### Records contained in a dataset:
## src/rtl/i2c_apb_regfile.sv

```systemverilog
// APB register file and show-ahead TX FIFO feeding an i2c_controller.
// CTRL/ADDR/STATUS registers plus a DEPTH-entry byte FIFO; the controller
// sees the FIFO head on data_in and consumes it with a one-cycle tx_pop.
module i2c_apb_regfile #(
    parameter int DEPTH = 4
) (
    input  logic       core_clk,
    input  logic       rst_n,
    input  logic       psel,
    input  logic       penable,
    input  logic       pwrite,
    input  logic [7:0] paddr,
    input  logic [7:0] pwdata,
    output logic [7:0] prdata,
    output logic       pready,
    output logic       pslverr,
    input  logic       tx_pop,
    output logic       enable,
    output logic [7:0] slave_address,
    output logic [7:0] data_in,
    output logic       repeated_start_cond
);

    localparam int PW = (DEPTH > 1) ? $clog2(DEPTH) : 1;
    localparam int CW = PW + 1;

    localparam logic [7:0] A_CTRL   = 8'h00;
    localparam logic [7:0] A_ADDR   = 8'h04;
    localparam logic [7:0] A_TXDATA = 8'h08;
    localparam logic [7:0] A_STATUS = 8'h0C;

    // Count shown in STATUS[7:4] saturates at 15 for deep FIFOs.
    function automatic logic [3:0] sat_cnt(input logic [CW-1:0] c);
        logic [31:0] v;
        v = 32'(c);
        return (v > 32'd15) ? 4'hF : v[3:0];
    endfunction

    logic          ctrl_en_q, ctrl_en_d;
    logic          ctrl_rs_q, ctrl_rs_d;
    logic [7:0]    addr_q, addr_d;
    logic          ovf_q, ovf_d;
    logic [PW-1:0] wr_ptr_q, wr_ptr_d;
    logic [PW-1:0] rd_ptr_q, rd_ptr_d;
    logic [CW-1:0] cnt_q, cnt_d;
    logic          enable_q, enable_d;
    logic          rstart_q, rstart_d;
    logic [7:0]    mem_q [DEPTH];
    logic [7:0]    mem_d [DEPTH];

    logic access, wr_acc, addr_ok;
    logic sel_ctrl, sel_addr, sel_tx, sel_stat;
    logic empty, full, pop_ok, push_req, push_drop, push_ok, flush;
    logic [7:0] status;

    // APB decode and FIFO push/pop arbitration for the current cycle.
    always_comb begin
        access    = psel & penable;
        wr_acc    = access & pwrite;
        sel_ctrl  = (paddr == A_CTRL);
        sel_addr  = (paddr == A_ADDR);
        sel_tx    = (paddr == A_TXDATA);
        sel_stat  = (paddr == A_STATUS);
        addr_ok   = sel_ctrl | sel_addr | sel_tx | sel_stat;
        empty     = (cnt_q == '0);
        full      = (cnt_q == CW'(DEPTH));
        // A pop against an empty FIFO is ignored, including when a push
        // arrives in the same cycle.
        pop_ok    = tx_pop & ~empty;
        push_req  = wr_acc & sel_tx;
        // A full FIFO only accepts a push if a byte leaves in the same cycle.
        push_drop = push_req & full & ~pop_ok;
        push_ok   = push_req & ~push_drop;
        flush     = wr_acc & sel_ctrl & pwdata[7];
        status    = {sat_cnt(cnt_q), 1'b0, ovf_q, full, empty};
    end

    // APB response: zero wait states, reads straight from register state.
    always_comb begin
        pready  = access;
        pslverr = access & (~addr_ok | push_drop);
        prdata  = 8'h00;
        if (access) begin
            if (sel_ctrl)      prdata = {6'b0, ctrl_rs_q, ctrl_en_q};
            else if (sel_addr) prdata = addr_q;
            else if (sel_stat) prdata = status;
        end
    end

    // Next-state for registers, FIFO storage and controller-facing outputs.
    always_comb begin
        ctrl_en_d = ctrl_en_q;
        ctrl_rs_d = ctrl_rs_q;
        addr_d    = addr_q;
        ovf_d     = ovf_q;
        wr_ptr_d  = wr_ptr_q;
        rd_ptr_d  = rd_ptr_q;
        cnt_d     = cnt_q;
        mem_d     = mem_q;
        if (wr_acc & sel_ctrl) begin
            ctrl_en_d = pwdata[0];
            ctrl_rs_d = pwdata[1];
        end
        if (wr_acc & sel_addr) addr_d = pwdata;
        if (push_drop)
            ovf_d = 1'b1;
        else if (wr_acc & sel_stat & pwdata[2])
            ovf_d = 1'b0;
        // Flush wins over any pop in the same cycle.
        if (flush) begin
            wr_ptr_d = '0;
            rd_ptr_d = '0;
            cnt_d    = '0;
        end else begin
            if (push_ok) begin
                mem_d[wr_ptr_q] = pwdata;
                wr_ptr_d        = wr_ptr_q + PW'(1);
            end
            if (pop_ok) rd_ptr_d = rd_ptr_q + PW'(1);
            cnt_d = cnt_q + CW'(push_ok) - CW'(pop_ok);
        end
        enable_d = ctrl_en_q & ~empty;
        rstart_d = ctrl_rs_q;
    end

    // Control state with asynchronous reset.
    always_ff @(posedge core_clk or negedge rst_n) begin
        if (!rst_n) begin
            ctrl_en_q <= 1'b0;
            ctrl_rs_q <= 1'b0;
            addr_q    <= 8'h00;
            ovf_q     <= 1'b0;
            wr_ptr_q  <= '0;
            rd_ptr_q  <= '0;
            cnt_q     <= '0;
            enable_q  <= 1'b0;
            rstart_q  <= 1'b0;
        end else begin
            ctrl_en_q <= ctrl_en_d;
            ctrl_rs_q <= ctrl_rs_d;
            addr_q    <= addr_d;
            ovf_q     <= ovf_d;
            wr_ptr_q  <= wr_ptr_d;
            rd_ptr_q  <= rd_ptr_d;
            cnt_q     <= cnt_d;
            enable_q  <= enable_d;
            rstart_q  <= rstart_d;
        end
    end

    // FIFO byte storage; contents are only meaningful under the count.
    always_ff @(posedge core_clk) begin
        mem_q <= mem_d;
    end

    assign enable              = enable_q;
    assign repeated_start_cond = rstart_q;
    assign slave_address       = addr_q;
    assign data_in             = empty ? 8'h00 : mem_q[rd_ptr_q];

endmodule

```

## config.mk

```make
export PLATFORM = sky130hd
export DESIGN_NAME = i2c_apb_regfile
export DESIGN_NICKNAME = d
export VERILOG_FILES = /design/src/rtl/i2c_apb_regfile.sv
export SDC_FILE = /design/constraint.sdc
export NUM_CORES = 1
export LEC_CHECK = 0
export CAP_MARGIN = 20
export CORE_MARGIN = 2
export CORE_UTILIZATION = 35
export DETAILED_ROUTE_END_ITERATION = 7
export SYNTH_ARGS = -nofsm -noshare
export SYNTH_HDL_FRONTEND = slang
export SYNTH_SLANG_ARGS = --single-unit
```

## constraint.sdc

```tcl
create_clock -name core_clk -period 3.4 [get_ports core_clk]
set_input_delay 0.51 -clock core_clk [delete_from_list [all_inputs] [get_ports core_clk]]
set_output_delay 0.51 -clock core_clk [all_outputs]
set_load 0.01 [all_outputs]
```

==> flow_summary_export.csv, run 1 <==
group,metric,value,unit
outcome,status,"completed",
timing,fin_crit,3010,ps
die,ioPinCount,50,
global_route,grt_pass1_wl,7.77,mm
clock_tree,path_clk_slew,80,ps
timing,finalSetupViolCount,0,
timing,rsz0062_at_grt,"no",
global_route,grt_pass1_vias,1538,
die,die-area,0.00746,mm²
final_layout,drive_gt1_share,16.1,%
global_route,grt_max_degree,21,
min_path,hold_path_class,"reg2reg",
timing,slew-limit-headroom,36.3,%
clock_tree,clockBufferDepth,2,
clock_tree,cts_sinks,52,
place,place_congestion,0.762,
timing,fin_ws,393,ps
final_layout,area_growth,29.2,%
global_route,grt_antenna_before_repair,0,
setup_path,cp_data_required_time,2890,ps
drt,routedWlPerCell,16.0,µm
synth,ys_warn_count,0,
clock_tree,cts_hold_buf,0,
timing,finalSetupTns,0,ps
drt,dr_wl_met3,220,µm
die,start_util,35.5,%
clock_tree,cts_buffers,5,
drt,drt_first_iter_violations,62,
setup_path,critPathCapture,"prdata[7]",
setup_path,rr_startpoint,"cnt_q[1]$_DFF_PN0_",
pwr,leakage,1.14,nW
timing,slew_viol_final,0,
synth,yosysUniqueCellTypes,36,
synth,muxShareOfSynthArea,14.5,%
drt,wl,4.66,mm
synth,synthArstFlopShare,38.5,%
pwr,powerDensity,552,mW/mm²
final_layout,instances_no_fill,291,
min_path,hp-start,"ctrl_rs_q$_DFFE_PN0P_",
synth,synth_seq_area_share,61.6,%
die,die_width,86.4,µm
setup_path,cp-end-kind,"output pin",
setup_path,path_class,"in2out",
clock_tree,worst_skew_pair.late_latency,300,ps
synth,synth_xor_area_share,1.48,%
global_route,grt_usage,13.8,%
synth,synthCells,157,
clock_tree,cts_resized,0,
final_layout,nets,239,
setup_path,timing.rr.end,"cnt_q[2]$_DFF_PN0_",
flow_run,drv_cap,0,
timing,timing.hold.ws,408,ps
clock_tree,post-cts-setup-buffers,0,
global_route,grt-ovfl-total,0,
drt,met1_length,2.20,mm
synth,synth_nets,186,
synth,synth_edf_count,32,
drt,drc,0,
clock_tree,htreeDepth,2,
place,dp_hpwl,3.40,mm
drt,vias_per_cell,4.96,
timing,fmax,333,MHz
die,num_rows,30,
die,core_area,0.00668,mm²
setup_path,crit_start,"paddr[1]",
synth,synth_top_family_by_area,"multiplexers",
timing,skew,7.87,ps
setup_path,crit_path_start_kind,"input pin",
drt,wl_met2,2.15,mm
synth,synthSimpleGateAreaFrac,12.7,%
synth,netlist_area,0.00237,mm²
synth,ys.flop_type,"edfxtp_1",
setup_path,arrival,2500,ps
synth,synth_fa_ha_area_share,4.01,%
place,placed_area,0.00296,mm²
place,port_buffers,49,
final_layout,fin_area,0.00307,mm²
timing,hold_violations,0,
timing,fin_crit_sh,88.4,%
drt,drt_first_pass_iters,4,
synth,synth_compound_area_share,3.11,%
place,detailedPlace.worstSlack,257,ps
synth,syn_area_per_cell,15.1,µm²
setup_path,r2r_setup_slack,850,ps
pwr,vdd_ir_drop_max,227,µV
setup_path,crit_fanout,6,
drt,dr.max_layer_used,"met4",
clock_tree,cts.root.buffer_cell,"clkbuf_8",
die,die_y,86.4,µm
synth,ys_seq_elements,52,
final_layout,antennaDiodeCount,0,
pwr,fin_total_pwr,1.69,mW
clock_tree,cts_tree,"built",
drt,dr_total_vias,1442,
setup_path,ff2ff_path_depth,11,
final_layout,post-route-util,45.9,%
timing,worst-slew-pin-transition,953,ps
place,dpl.cell_count,283,
drt,ant_nets,0,
==> worst max-delay path, stage by stage <==
cell,delay [ps]
clkdlybuf4s50_1,440
nor4_4,400
nand3_1,310
nor3b_1,270
clkdlybuf4s50_1,570
==> cell usage in the layout (no fill, tap or decap), types with 3 or more instances in the layout <==
master,synthesis,layout
buf_4,0,3
mux2i_1,3,3
clkbuf_8,0,5
mux4_2,8,8
dfrtp_1,20,20
inv_1,8,8
nor2b_1,11,11
clkdlybuf4s50_1,0,49
nor2_1,11,11
mux2_2,12,12
edfxtp_1,32,32
nor3b_1,3,3
nand2_1,5,5
and2_1,6,6
ha_1,6,6
==> synthesized netlist by cell type (all sizes together), types with 2 or more instances <==
cell type	n	area, µm²
clkbuf	3	11.3
a21oi	2	10.0
mux2	12	135
ha	6	75.1
nor2b	11	68.8
and2	6	37.5
dfrtp	20	500
edfxtp	32	961
xor2	2	17.5
a31oi	2	12.5
a22oi	2	15.0
xnor2	2	17.5
nor3b	3	22.5
mux4	8	180
nor2	11	41.3
and4b	2	20.0
nand2	5	18.8
mux2i	3	30.0
inv	8	30.0
buf	3	20.0
==> cell families after synthesis <==
family                   after synthesis
AO/OA/AOI/OAI                         10
adder cells (fa/ha/maj)                7
flip-flops                            52
XOR/XNOR                               4
multiplexers                          23
buffers and inverters                 14
AND/OR/NAND/NOR                       47
==> registers in the layout (all words and copies together) (netlist names) <==
name / count
ovf_q: 1
ctrl_en_q: 1
mem_q: 32
ctrl_rs_q: 1
slave_address: 8
rd_ptr_q: 2
wr_ptr_q: 2
repeated_start_cond: 1
cnt_q: 3
enable: 1
==> per-layer routing <==
| layer | vias to the layer above | GRT usage, % |
|---|---|---|
| li1 | 682 | - |
| met1 | 707 | 18.8 |
| met2 | 44 | 21.5 |
| met3 | 9 | 3.24 |
| met4 | 0 | 5.40 |
| met5 | - | 0 |
==> worst min path at each step <==
stage / end / slack, ps / cells after the start
global route: repeated_start_cond$_DFF_PN0_ / 450 / 0
detailed placement: repeated_start_cond$_DFF_PN0_ / 400 / 0
finish: repeated_start_cond$_DFF_PN0_ / 410 / 0
CTS: repeated_start_cond$_DFF_PN0_ / 420 / 0
floorplan: cnt_q[0]$_DFF_PN0_ / 210 / 0
global placement: repeated_start_cond$_DFF_PN0_ / 400 / 0
==> layout make-up <==
class | instances | area, µm²
Fill cell | 638 | 3610
Sequential cell | 52 | 1460
Multi-Input combinational cell | 91 | 851
Timing Repair Buffer | 52 | 513
Tap cell | 80 | 100
Clock buffer | 5 | 68.8
Clock inverter | 3 | 42.5
Inverter | 8 | 30.0
==> report_power, final <==
part,switching (mW),internal (mW)
combinational,0.172,0.311
sequential,0.0932,0.706
clock,0.194,0.218
Note: power is estimated with default switching activity, not from simulation.
==> run 2: changes to the inputs <==
--- a/config.mk
+++ b/config.mk
@@ -7,8 +7,9 @@
 export LEC_CHECK = 0
 export CAP_MARGIN = 20
 export CORE_MARGIN = 2
-export CORE_UTILIZATION = 35
+export CORE_UTILIZATION = 50
 export DETAILED_ROUTE_END_ITERATION = 7
+export PLACE_DENSITY = 0.79
 export SYNTH_ARGS = -nofsm -noshare
 export SYNTH_HDL_FRONTEND = slang
 export SYNTH_SLANG_ARGS = --single-unit
==> run 2 against run 1 <==
Worst setup slack got worse by 27 ps; die area decreased by 29%; hold slack improved by 16 ps; cell area down 1.2%; clock power barely moved; largest cell class unchanged; largest power group unchanged; highest routed layer unchanged.
==> flow_summary_export.csv, run 2 (same netlist as run 1, synthesis figures left out) <==
group,metric,value,unit
final_layout,top_register,"mem_q",
flow_run,drv_cap,0,
final_layout,nets,239,
final_layout,multi_input_area,851,µm²
timing,rsz0062_at_grt,"no",
setup_path,slowest_delay,570,ps
clock_tree,cts_buffers,5,
min_path,hold_path_class,"reg2reg",
setup_path,path_class,"in2out",
final_layout,area_growth,27.7,%
setup_path,arrival,2520,ps
place,dpl.cell_count,257,
clock_tree,htreeDepth,2,
final_layout,drive_gt1_share,16.1,%
timing,finalSetupTns,0,ps
min_path,min_path_cells,0,
clock_tree,clockBufferDepth,2,
final_layout,fin_area,0.00303,mm²
clock_tree,cts_sinks,52,
clock_tree,worst_skew_pair.late_latency,310,ps
final_layout,regArea,0.00146,mm²
place,dp_hpwl,3.65,mm
clock_tree,post-cts-setup-buffers,0,
timing,fin_crit_sh,89.2,%
clock_tree,cts_tree,"built",
drt,dr_total_vias,1499,
clock_tree,cts_resized,0,
die,start_util,50.9,%
pwr,powerDensity,564,mW/mm²
die,die-area,0.00531,mm²
timing,skew,13.7,ps
die,ioPinCount,50,
die,die_y,72.9,µm
final_layout,instances_no_fill,265,
place,port_buffers,49,
global_route,grt_pass1_vias,1626,
drt,drt_first_pass_iters,4,
timing,fin_crit,3030,ps
global_route,grt_antenna_before_repair,0,
timing,fmax,330,MHz
timing,hold_violations,0,
global_route,grt_pass1_wl,7.98,mm
setup_path,crit_chain,"clkdlybuf4s50_1, nor4_4, nand3_1, nor3b_1, clkdlybuf4s50_1",
die,core_area,0.00466,mm²
timing,slew-limit-headroom,33.3,%
drt,drt_first_iter_violations,108,
setup_path,crit_path_start_kind,"input pin",
place,place_congestion,0.869,
final_layout,fill_cells,345,
setup_path,crit_fanout,6,
clock_tree,path_clk_slew,90,ps
timing,finalSetupViolCount,0,
global_route,grt_usage,20.8,%
setup_path,path_common_cell,"clkdlybuf4s50_1",
drt,routedWlPerCell,18.8,µm
setup_path,cp-end-kind,"output pin",
drt,drc,0,
drt,wl,4.99,mm
global_route,grt_max_degree,21,
pwr,leakage,1.14,nW
setup_path,ff2ff_path_depth,11,
global_route,grt-ovfl-total,0,
die,die_width,72.9,µm
clock_tree,cts.root.buffer_cell,"clkbuf_8",
drt,vias_per_cell,5.66,
clock_tree,cts_hold_buf,0,
setup_path,crit_slowest_cell,"clkdlybuf4s50_1",
final_layout,largest_reg_flops,32,
final_layout,final_common_cell,"clkdlybuf4s50_1",
pwr,vdd_ir_drop_max,230,µV
timing,worst-slew-pin-transition,997,ps
timing,slew_viol_final,0,
final_layout,antennaDiodeCount,0,
setup_path,cp_data_required_time,2890,ps
drt,ant_nets,0,
place,placed_area,0.00292,mm²
die,num_rows,25,
outcome,status,"completed",
final_layout,layout_common_cells,"clkdlybuf4s50_1 (49), edfxtp_1 (32), dfrtp_1 (20)",
==> run 2: final cells by class <==
cell class,count,area share [%]
Inverter,8,0.991
Multi-Input combinational cell,91,28.1
Timing Repair Buffer,52,16.9
Clock inverter,2,1.16
Clock buffer,6,2.39
Tap cell,54,2.23
Sequential cell,52,48.2
==> run 2: where the power goes <==
group,switching [mW],total (mW),internal [mW]
Combinational,0.182,0.494,0.313
Clock,0.192,0.411,0.218
Sequential,0.0990,0.805,0.706
==> run 2: critical path: cells and delay by family <==
| family | cells | cell delay [ps] |
|---|---|---|
| AND/OR/NAND/NOR | 3 | 1000 |
| buffers and inverters | 2 | 1010 |
==> run 2: final timing paths <==
kind | startpoint | to | slack (ps)
worst max-delay path | paddr[1] | prdata[3] | 370
worst min-delay path | ctrl_rs_q$_DFFE_PN0P_ | repeated_start_cond$_DFF_PN0_ | 420
worst max register to register | cnt_q[1]$_DFF_PN0_ | cnt_q[2]$_DFF_PN0_ | 690
worst min register to register | ctrl_rs_q$_DFFE_PN0P_ | repeated_start_cond$_DFF_PN0_ | 420
max in group asynchronous | rst_n | slave_address[2]$_DFFE_PN0P_ | 2040
min in group asynchronous | rst_n | repeated_start_cond$_DFF_PN0_ | 740
==> run 2: per-stage QoR <==
step	setup slack, ps	total power, mW	hold slack [ps]	util, %
6_report	367	1.71	424	65.0
5_1_grt	216	1.80	444	65.0
4_1_cts	337	1.73	428	65.0
3_5_place_dp	159	1.32	399	62.7
3_3_place_gp	324	1.29	406	62.7
2_1_floorplan	792	1.09	214	-
==> run 2: metal layers <==
metal	GRT usage, %	vias up	routed length, µm
met4	10.9	0	182
li1	-	688	-
met1	25.8	737	2080
met2	35.4	59	2520
met3	3.04	15	203
met5	0	-	0
==> run 3: changes to the inputs <==
==> constraint.sdc (replaced) <==
create_clock -name core_clk -period 3.7 [get_ports core_clk]
set_input_delay 0.555 -clock core_clk [delete_from_list [all_inputs] [get_ports core_clk]]
set_output_delay 0.555 -clock core_clk [all_outputs]
set_load 0.01 [all_outputs]
==> run 3 against run 2 <==
Clock skew shrank 6.4 ps; first-iteration DRC count shrank 39%; via count shrank 1.3%; critical path depth stayed put; wire length down 4.5%; cell area decreased by 0.25%; power down 8.6%; clock power fell by 8.8%; global-route usage is 1.1 points lower; sequential share of layout area rose by 0.12 points; hold slack lost 3.8 ps; flip-flop and latch count is the same; highest routed layer unchanged.
==> flow_summary_export.csv, run 3 (same netlist as run 1, synthesis figures left out) <==
group,metric,value,unit
pwr,vdd_ir_drop_max,249,µV
final_layout,antennaDiodeCount,0,
pwr,clockPowerShare,24.0,%
timing,slew_viol_final,0,
die,start_util,50.9,%
final_layout,drive_gt1_share,15.7,%
clock_tree,cts_resized,0,
setup_path,arrival,2580,ps
pwr,power_frac_seq,46.8,%
clock_tree,cts_sinks,52,
clock_tree,cts_buffers,5,
timing,skew,7.32,ps
die,core_area,0.00466,mm²
place,detailedPlace.worstSlack,487,ps
place,dp_hpwl,3.57,mm
final_layout,final_common_cell,"clkdlybuf4s50_1",
drt,drc,0,
setup_path,rr_startpoint,"cnt_q[1]$_DFF_PN0_",
die,num_rows,25,
final_layout,post-route-util,64.9,%
global_route,use_met1,25.5,%
setup_path,crit_fanout,6,
global_route,met3_usage,5.39,%
pwr,powerDensity,517,mW/mm²
pwr,fin_total_pwr,1.56,mW
setup_path,timing.rr.end,"cnt_q[2]$_DFF_PN0_",
setup_path,path_class,"in2out",
clock_tree,htreeDepth,2,
setup_path,cp-end-kind,"output pin",
setup_path,crit_chain,"clkdlybuf4s50_1, nor4_4, nand3_1, nor3b_1, clkdlybuf4s50_1",
global_route,grt_pass1_vias,1524,
timing,finalSetupViolCount,0,
global_route,grt_antenna_before_repair,0,
clock_tree,cts_tree,"built",
pwr,netSwitchingFraction,27.3,%
setup_path,cp_data_required_time,3140,ps
drt,vias_per_cell,5.60,
clock_tree,worst_skew_pair.late_latency,300,ps
global_route,grt_max_degree,21,
timing,fin_crit_sh,84.8,%
timing,hold_violations,0,
setup_path,crit_path_start_kind,"input pin",
clock_tree,post-cts-setup-buffers,0,
drt,dr_total_vias,1479,
timing,fin_crit,3140,ps
outcome,status,"completed",
setup_path,ff2ff_path_depth,10,
final_layout,largest_reg_flops,32,
timing,slew-limit-headroom,36.0,%
drt,drt_first_pass_iters,4,
pwr,power_frac_comb,29.2,%
place,placed_area,0.00292,mm²
setup_path,r2r_setup_slack,1030,ps
drt,routedWlPerCell,18.0,µm
die,ioPinCount,50,
setup_path,slowest_delay,570,ps
setup_path,crit_slowest_cell,"clkdlybuf4s50_1",
global_route,grt-ovfl-total,0,
final_layout,top_register,"mem_q",
global_route,met2_usage,31.7,%
timing,worst-slew-pin-transition,956,ps
place,port_buffers,49,
die,die-area,0.00531,mm²
final_layout,area_growth,27.4,%
pwr,leakage,1.13,nW
clock_tree,cts_hold_buf,0,
final_layout,nets,238,
drt,drt_first_iter_violations,66,
drt,wl,4.76,mm
min_path,min_path_cells,0,
place,place_congestion,0.863,
global_route,grt_usage,19.7,%
timing,fmax,319,MHz
drt,ant_nets,0,
final_layout,fin_area,0.00302,mm²
timing,finalSetupTns,0,ps
min_path,hp-start,"ctrl_rs_q$_DFFE_PN0P_",
die,die_y,72.9,µm
global_route,grt_pass1_wl,7.56,mm
flow_run,drv_cap,0,
die,die_width,72.9,µm
setup_path,path_common_cell,"clkdlybuf4s50_1",
clock_tree,path_clk_slew,90,ps
min_path,hold_end,"repeated_start_cond$_DFF_PN0_",
clock_tree,cts.root.buffer_cell,"clkbuf_8",
timing,fin_ws,561,ps
timing,rsz0062_at_grt,"no",
global_route,grt.busiest_layer,"met2",
final_layout,layout_common_cells,"clkdlybuf4s50_1 (49), edfxtp_1 (32), dfrtp_1 (20)",
clock_tree,clockBufferDepth,2,
pwr,switchingPower,0.428,mW
min_path,hold_path_class,"reg2reg",
pwr,p_int,1.14,mW
==> run 3: cell types whose count changed in the layout (fill, tap and decap cells not counted), sizes merged <==
cell | before | now
buf | 3 | 2
==> run 3: area by class of cell <==
type,count,area (µm²)
Timing Repair Buffer,51,505
Sequential cell,52,1460
Clock buffer,6,72.6
Inverter,8,30.0
Tap cell,54,67.6
Clock inverter,2,35.0
Multi-Input combinational cell,91,851
Fill cell,327,1640
==> run 3: routing by layer <==
layer	wire, µm	up-vias
li1	-	680
met1	2080	735
met2	2330	55
met3	255	9
met4	104	0
met5	0	-
==> run 3: power groups by stage <==
stage	registers (mW)	logic [mW]	clock network [mW]
6_report	0.732	0.456	0.375
3_5_place_dp	0.749	0.459	0
2_1_floorplan	0.688	0.309	0
5_1_grt	0.744	0.493	0.407
4_1_cts	0.735	0.461	0.381
3_3_place_gp	0.742	0.441	0
==> run 3: critical path: cells and delay by family <==
family                 cells  cell delay (ps)
and+or+nand+nor            3             1020
buffers and inverters      2             1010
==> run 3: metrics by stage <==
step           instances  hold WS, ps
4_1_cts              264          430
5_1_grt              264          440
3_5_place_dp         256          413
2_1_floorplan        157          259
3_3_place_gp         256          406
6_report             264          421
==> run 3: worst max path at each step <==
stage / slack (ps) / depth (start not counted) / startpoint / endpoint
global placement: 580 / 12 / paddr[1] / cnt_q[2]$_DFF_PN0_
global route: 420 / 5 / paddr[1] / prdata[3]
floorplan: 1050 / 12 / paddr[1] / cnt_q[2]$_DFF_PN0_
finish: 560 / 5 / paddr[1] / prdata[3]
detailed placement: 490 / 12 / paddr[1] / cnt_q[2]$_DFF_PN0_
CTS: 540 / 5 / paddr[1] / prdata[3]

### DIRECTIONS FOR THIS TASK:
Restate word for word the lines of the data above, starting at the line containing "finish: repeated_start_cond$_DFF_PN0_ /" and ending at the line containing "pwr,powerDensity,564,mW/mm²", both included, and nothing more.

### OUTPUT OF THE EXERCISE:
finish: repeated_start_cond$_DFF_PN0_ / 410 / 0
CTS: repeated_start_cond$_DFF_PN0_ / 420 / 0
floorplan: cnt_q[0]$_DFF_PN0_ / 210 / 0
global placement: repeated_start_cond$_DFF_PN0_ / 400 / 0
==> layout make-up <==
class | instances | area, µm²
Fill cell | 638 | 3610
Sequential cell | 52 | 1460
Multi-Input combinational cell | 91 | 851
Timing Repair Buffer | 52 | 513
Tap cell | 80 | 100
Clock buffer | 5 | 68.8
Clock inverter | 3 | 42.5
Inverter | 8 | 30.0
==> report_power, final <==
part,switching (mW),internal (mW)
combinational,0.172,0.311
sequential,0.0932,0.706
clock,0.194,0.218
Note: power is estimated with default switching activity, not from simulation.
==> run 2: changes to the inputs <==
--- a/config.mk
+++ b/config.mk
@@ -7,8 +7,9 @@
 export LEC_CHECK = 0
 export CAP_MARGIN = 20
 export CORE_MARGIN = 2
-export CORE_UTILIZATION = 35
+export CORE_UTILIZATION = 50
 export DETAILED_ROUTE_END_ITERATION = 7
+export PLACE_DENSITY = 0.79
 export SYNTH_ARGS = -nofsm -noshare
 export SYNTH_HDL_FRONTEND = slang
 export SYNTH_SLANG_ARGS = --single-unit
==> run 2 against run 1 <==
Worst setup slack got worse by 27 ps; die area decreased by 29%; hold slack improved by 16 ps; cell area down 1.2%; clock power barely moved; largest cell class unchanged; largest power group unchanged; highest routed layer unchanged.
==> flow_summary_export.csv, run 2 (same netlist as run 1, synthesis figures left out) <==
group,metric,value,unit
final_layout,top_register,"mem_q",
flow_run,drv_cap,0,
final_layout,nets,239,
final_layout,multi_input_area,851,µm²
timing,rsz0062_at_grt,"no",
setup_path,slowest_delay,570,ps
clock_tree,cts_buffers,5,
min_path,hold_path_class,"reg2reg",
setup_path,path_class,"in2out",
final_layout,area_growth,27.7,%
setup_path,arrival,2520,ps
place,dpl.cell_count,257,
clock_tree,htreeDepth,2,
final_layout,drive_gt1_share,16.1,%
timing,finalSetupTns,0,ps
min_path,min_path_cells,0,
clock_tree,clockBufferDepth,2,
final_layout,fin_area,0.00303,mm²
clock_tree,cts_sinks,52,
clock_tree,worst_skew_pair.late_latency,310,ps
final_layout,regArea,0.00146,mm²
place,dp_hpwl,3.65,mm
clock_tree,post-cts-setup-buffers,0,
timing,fin_crit_sh,89.2,%
clock_tree,cts_tree,"built",
drt,dr_total_vias,1499,
clock_tree,cts_resized,0,
die,start_util,50.9,%
pwr,powerDensity,564,mW/mm²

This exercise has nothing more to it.